___ Record extracts

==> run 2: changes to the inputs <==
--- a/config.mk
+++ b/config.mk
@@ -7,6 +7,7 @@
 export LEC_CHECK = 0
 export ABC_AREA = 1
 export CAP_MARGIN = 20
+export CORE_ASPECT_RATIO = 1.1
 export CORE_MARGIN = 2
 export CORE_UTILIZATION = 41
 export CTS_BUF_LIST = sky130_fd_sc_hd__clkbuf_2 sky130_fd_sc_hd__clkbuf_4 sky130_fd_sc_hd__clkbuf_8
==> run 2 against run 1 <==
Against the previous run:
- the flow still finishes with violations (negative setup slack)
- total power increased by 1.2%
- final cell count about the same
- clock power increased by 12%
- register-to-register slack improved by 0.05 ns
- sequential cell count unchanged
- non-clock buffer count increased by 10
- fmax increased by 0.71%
`config.mk`:
```
export PLATFORM = sky130hd
export DESIGN_NAME = lut_cfg_loader_flat
export DESIGN_NICKNAME = d
export VERILOG_FILES = /design/src/rtl/lut_cfg_loader_if.sv /design/src/rtl/lut_cfg_loader.sv /design/src/flat_wrapper.sv
export SDC_FILE = /design/constraint.sdc
export NUM_CORES = 1
export LEC_CHECK = 0
export ABC_AREA = 1
export CAP_MARGIN = 20
export CORE_UTILIZATION = 55
export CTS_CLUSTER_DIAMETER = 150
export CTS_CLUSTER_SIZE = 30
export DETAILED_ROUTE_END_ITERATION = 10
export GPL_TIMING_DRIVEN = 0
export PLACE_DENSITY = 0.8
export SLEW_MARGIN = 20
export SYNTH_ARGS = -nofsm -noshare
export SYNTH_HDL_FRONTEND = slang
export SYNTH_SLANG_ARGS = --single-unit
```
`constraint.sdc`:
```
create_clock -name clk -period 5.6 [get_ports clk]
set_input_delay 0.56 -clock clk [delete_from_list [all_inputs] [get_ports clk]]
set_output_delay 0.56 -clock clk [all_outputs]
set_load 0.02 [all_outputs]
```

______

> Task brief
All that should be written out is the stretch of lines above between the one holding "export CTS_BUF_LIST = sky130_fd_sc_hd__clkbuf_2" and the one holding "- non-clock buffer count increased by 10", inclusive, exactly as given.

> Solution to this problem
 export CTS_BUF_LIST = sky130_fd_sc_hd__clkbuf_2 sky130_fd_sc_hd__clkbuf_4 sky130_fd_sc_hd__clkbuf_8
==> run 2 against run 1 <==
Against the previous run:
- the flow still finishes with violations (negative setup slack)
- total power increased by 1.2%
- final cell count about the same
- clock power increased by 12%
- register-to-register slack improved by 0.05 ns
- sequential cell count unchanged
- non-clock buffer count increased by 10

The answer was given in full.